For every line in the entries that contains "debug", show the whole line.
━━━━━ Recorded information
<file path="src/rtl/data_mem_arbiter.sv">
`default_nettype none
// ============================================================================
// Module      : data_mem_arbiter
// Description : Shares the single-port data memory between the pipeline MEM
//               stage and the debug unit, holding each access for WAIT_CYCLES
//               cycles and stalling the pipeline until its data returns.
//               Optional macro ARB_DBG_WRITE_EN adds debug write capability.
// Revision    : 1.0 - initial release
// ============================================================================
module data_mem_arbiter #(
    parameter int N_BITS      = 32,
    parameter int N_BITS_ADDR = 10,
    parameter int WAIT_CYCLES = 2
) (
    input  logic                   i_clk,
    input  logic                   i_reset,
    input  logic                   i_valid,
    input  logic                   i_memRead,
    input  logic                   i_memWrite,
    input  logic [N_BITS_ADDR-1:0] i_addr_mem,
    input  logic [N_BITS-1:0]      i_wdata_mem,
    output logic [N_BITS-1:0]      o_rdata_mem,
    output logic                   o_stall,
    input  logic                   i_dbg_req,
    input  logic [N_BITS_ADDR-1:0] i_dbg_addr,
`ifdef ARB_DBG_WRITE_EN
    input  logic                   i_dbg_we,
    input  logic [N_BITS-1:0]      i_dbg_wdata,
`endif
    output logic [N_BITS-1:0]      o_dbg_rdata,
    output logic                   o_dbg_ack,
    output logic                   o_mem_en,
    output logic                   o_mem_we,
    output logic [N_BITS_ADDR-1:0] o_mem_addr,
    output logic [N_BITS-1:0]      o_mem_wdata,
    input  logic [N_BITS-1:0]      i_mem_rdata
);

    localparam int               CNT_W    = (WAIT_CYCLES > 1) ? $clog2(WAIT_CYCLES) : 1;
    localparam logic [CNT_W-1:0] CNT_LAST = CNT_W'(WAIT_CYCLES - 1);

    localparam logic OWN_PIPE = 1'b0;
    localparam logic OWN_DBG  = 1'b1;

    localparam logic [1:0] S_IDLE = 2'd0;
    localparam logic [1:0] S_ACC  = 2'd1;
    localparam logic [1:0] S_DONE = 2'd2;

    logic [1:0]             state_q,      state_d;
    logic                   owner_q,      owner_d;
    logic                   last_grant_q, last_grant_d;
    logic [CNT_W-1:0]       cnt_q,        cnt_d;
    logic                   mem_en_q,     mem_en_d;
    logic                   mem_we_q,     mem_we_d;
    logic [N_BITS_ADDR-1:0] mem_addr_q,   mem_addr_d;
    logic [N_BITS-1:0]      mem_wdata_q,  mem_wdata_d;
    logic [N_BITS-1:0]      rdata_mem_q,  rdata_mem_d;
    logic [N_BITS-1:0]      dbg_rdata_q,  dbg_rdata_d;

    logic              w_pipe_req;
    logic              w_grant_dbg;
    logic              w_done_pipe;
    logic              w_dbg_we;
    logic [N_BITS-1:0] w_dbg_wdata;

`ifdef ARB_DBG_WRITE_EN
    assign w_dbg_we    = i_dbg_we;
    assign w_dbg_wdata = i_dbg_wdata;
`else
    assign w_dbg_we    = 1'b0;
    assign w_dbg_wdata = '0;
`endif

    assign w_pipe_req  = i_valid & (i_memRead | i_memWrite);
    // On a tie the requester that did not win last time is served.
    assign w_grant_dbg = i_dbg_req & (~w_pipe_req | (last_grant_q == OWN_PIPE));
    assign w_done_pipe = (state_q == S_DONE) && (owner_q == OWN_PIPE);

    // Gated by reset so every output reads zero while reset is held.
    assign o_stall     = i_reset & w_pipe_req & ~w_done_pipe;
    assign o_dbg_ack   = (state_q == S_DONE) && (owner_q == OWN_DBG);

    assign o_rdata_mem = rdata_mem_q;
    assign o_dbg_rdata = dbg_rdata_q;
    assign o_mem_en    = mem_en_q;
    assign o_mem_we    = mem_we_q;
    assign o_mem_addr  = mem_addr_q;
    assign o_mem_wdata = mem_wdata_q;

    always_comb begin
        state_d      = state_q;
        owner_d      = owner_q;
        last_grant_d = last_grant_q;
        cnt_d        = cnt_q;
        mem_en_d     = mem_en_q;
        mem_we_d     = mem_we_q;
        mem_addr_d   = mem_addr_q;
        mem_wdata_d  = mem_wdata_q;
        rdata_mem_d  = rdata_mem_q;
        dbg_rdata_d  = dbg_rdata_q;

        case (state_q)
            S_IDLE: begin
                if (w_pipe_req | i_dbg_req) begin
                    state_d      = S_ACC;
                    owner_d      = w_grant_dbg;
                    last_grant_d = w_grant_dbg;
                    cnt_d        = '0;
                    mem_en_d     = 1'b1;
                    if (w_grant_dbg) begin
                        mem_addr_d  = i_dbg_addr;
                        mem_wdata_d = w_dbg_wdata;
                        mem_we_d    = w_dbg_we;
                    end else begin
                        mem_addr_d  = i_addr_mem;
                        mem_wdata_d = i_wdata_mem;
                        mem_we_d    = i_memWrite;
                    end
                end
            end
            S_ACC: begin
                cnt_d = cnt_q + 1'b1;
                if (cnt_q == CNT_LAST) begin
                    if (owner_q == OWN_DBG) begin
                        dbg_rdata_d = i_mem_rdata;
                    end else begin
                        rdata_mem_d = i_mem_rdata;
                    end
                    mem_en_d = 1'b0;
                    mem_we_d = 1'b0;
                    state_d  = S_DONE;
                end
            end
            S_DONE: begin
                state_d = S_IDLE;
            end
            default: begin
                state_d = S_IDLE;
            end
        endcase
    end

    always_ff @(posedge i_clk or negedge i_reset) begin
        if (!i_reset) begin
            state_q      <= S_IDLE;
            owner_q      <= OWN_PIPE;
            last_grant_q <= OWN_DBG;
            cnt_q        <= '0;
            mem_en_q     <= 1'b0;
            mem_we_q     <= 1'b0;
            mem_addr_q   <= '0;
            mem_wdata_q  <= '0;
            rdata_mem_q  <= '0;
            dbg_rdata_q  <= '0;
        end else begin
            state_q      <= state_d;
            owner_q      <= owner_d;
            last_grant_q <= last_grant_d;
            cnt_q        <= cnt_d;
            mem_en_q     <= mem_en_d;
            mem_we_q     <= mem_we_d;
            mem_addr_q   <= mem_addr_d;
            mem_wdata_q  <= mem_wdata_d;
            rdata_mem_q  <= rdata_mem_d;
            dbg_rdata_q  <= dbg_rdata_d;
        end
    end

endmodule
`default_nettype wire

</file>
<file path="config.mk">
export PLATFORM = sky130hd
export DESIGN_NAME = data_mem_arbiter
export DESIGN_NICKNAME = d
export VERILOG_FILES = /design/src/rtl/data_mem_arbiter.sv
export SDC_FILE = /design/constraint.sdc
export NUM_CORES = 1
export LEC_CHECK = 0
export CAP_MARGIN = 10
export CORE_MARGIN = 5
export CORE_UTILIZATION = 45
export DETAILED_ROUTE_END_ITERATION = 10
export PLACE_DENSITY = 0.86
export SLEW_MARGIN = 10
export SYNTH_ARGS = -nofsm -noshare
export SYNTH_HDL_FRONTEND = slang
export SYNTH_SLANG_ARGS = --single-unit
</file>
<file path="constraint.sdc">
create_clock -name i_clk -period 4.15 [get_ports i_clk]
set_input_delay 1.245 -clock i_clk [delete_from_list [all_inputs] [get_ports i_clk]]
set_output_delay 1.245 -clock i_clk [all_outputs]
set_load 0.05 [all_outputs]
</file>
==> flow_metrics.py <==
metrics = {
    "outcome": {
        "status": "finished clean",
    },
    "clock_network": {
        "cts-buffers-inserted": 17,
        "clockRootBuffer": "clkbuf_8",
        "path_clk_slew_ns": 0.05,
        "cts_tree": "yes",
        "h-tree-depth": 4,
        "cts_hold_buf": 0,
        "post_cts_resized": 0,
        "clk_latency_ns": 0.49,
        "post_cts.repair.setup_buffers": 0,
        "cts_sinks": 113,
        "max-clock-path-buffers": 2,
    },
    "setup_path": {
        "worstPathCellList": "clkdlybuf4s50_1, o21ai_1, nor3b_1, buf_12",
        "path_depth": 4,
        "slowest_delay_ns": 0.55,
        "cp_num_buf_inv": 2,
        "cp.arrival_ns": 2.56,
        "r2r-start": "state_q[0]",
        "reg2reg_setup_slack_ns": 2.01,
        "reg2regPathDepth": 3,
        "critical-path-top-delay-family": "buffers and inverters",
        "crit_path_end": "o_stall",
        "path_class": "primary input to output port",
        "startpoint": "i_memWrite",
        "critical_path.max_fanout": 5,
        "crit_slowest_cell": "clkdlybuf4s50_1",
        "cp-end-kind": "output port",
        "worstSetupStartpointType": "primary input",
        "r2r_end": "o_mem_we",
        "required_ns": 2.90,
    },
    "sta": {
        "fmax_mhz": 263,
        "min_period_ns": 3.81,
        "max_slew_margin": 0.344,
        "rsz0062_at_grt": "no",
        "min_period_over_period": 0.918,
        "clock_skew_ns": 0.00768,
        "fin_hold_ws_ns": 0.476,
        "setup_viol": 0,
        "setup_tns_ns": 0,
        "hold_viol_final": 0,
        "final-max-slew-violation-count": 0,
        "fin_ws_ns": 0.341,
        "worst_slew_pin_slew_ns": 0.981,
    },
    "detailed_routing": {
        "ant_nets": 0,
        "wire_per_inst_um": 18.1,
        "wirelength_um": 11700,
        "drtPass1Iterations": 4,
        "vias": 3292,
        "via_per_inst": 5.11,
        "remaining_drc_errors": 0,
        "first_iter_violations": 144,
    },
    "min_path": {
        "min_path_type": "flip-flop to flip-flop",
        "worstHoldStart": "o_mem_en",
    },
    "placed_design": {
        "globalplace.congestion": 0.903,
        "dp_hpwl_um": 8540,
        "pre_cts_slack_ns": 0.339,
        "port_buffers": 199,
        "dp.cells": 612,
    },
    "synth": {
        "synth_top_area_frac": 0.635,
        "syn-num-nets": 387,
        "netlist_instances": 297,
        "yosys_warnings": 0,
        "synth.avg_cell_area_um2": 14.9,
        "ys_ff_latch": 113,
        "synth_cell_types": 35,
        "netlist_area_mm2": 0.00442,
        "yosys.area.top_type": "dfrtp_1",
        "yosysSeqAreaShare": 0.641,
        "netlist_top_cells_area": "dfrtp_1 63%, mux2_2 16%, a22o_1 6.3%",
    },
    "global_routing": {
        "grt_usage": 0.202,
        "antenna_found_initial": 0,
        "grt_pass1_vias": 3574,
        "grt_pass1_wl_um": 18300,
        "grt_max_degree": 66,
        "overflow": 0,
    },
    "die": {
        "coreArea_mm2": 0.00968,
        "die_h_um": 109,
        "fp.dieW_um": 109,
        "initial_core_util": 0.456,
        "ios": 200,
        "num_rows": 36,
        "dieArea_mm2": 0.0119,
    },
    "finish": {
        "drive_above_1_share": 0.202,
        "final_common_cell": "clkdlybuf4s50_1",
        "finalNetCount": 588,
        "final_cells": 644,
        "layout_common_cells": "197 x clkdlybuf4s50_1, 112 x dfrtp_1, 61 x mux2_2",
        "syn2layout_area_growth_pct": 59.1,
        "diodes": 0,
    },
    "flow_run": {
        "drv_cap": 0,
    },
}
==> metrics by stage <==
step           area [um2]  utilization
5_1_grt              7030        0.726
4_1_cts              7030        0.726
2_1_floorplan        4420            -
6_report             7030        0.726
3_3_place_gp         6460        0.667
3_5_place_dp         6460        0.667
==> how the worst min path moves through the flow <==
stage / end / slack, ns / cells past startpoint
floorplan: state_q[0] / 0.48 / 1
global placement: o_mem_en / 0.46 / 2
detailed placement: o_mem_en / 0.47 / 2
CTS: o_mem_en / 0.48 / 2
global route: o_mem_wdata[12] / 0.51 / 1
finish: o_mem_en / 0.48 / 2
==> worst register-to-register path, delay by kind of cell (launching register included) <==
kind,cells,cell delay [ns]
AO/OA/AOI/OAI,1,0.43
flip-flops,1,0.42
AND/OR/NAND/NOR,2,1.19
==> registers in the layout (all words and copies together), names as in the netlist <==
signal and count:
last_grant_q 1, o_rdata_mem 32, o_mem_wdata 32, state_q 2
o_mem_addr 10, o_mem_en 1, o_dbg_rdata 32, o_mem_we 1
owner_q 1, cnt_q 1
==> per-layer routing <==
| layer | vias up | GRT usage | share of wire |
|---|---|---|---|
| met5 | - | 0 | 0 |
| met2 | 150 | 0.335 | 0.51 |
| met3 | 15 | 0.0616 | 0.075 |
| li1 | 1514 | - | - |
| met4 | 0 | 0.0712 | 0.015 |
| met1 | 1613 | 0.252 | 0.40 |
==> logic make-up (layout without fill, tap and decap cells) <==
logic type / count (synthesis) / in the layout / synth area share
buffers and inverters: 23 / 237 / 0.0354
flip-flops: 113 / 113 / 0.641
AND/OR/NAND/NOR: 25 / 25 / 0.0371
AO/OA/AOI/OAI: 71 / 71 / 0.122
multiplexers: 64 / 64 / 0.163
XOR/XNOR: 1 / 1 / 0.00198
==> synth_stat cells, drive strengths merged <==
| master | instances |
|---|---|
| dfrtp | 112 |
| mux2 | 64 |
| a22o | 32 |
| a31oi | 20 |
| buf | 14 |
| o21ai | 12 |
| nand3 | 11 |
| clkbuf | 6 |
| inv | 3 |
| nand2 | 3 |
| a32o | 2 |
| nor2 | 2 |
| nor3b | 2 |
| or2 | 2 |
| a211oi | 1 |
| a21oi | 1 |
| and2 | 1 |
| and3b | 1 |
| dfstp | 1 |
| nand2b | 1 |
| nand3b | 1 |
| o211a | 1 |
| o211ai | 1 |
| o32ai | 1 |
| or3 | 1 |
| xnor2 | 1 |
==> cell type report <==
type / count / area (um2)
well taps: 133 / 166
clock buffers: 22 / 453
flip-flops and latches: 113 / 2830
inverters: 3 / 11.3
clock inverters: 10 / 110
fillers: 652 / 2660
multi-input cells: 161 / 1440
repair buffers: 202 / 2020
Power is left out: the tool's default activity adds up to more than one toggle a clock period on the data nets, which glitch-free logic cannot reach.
━━━━━━━━━━
Solution to this task »
//               stage and the debug unit, holding each access for WAIT_CYCLES
//               Optional macro ARB_DBG_WRITE_EN adds debug write capability.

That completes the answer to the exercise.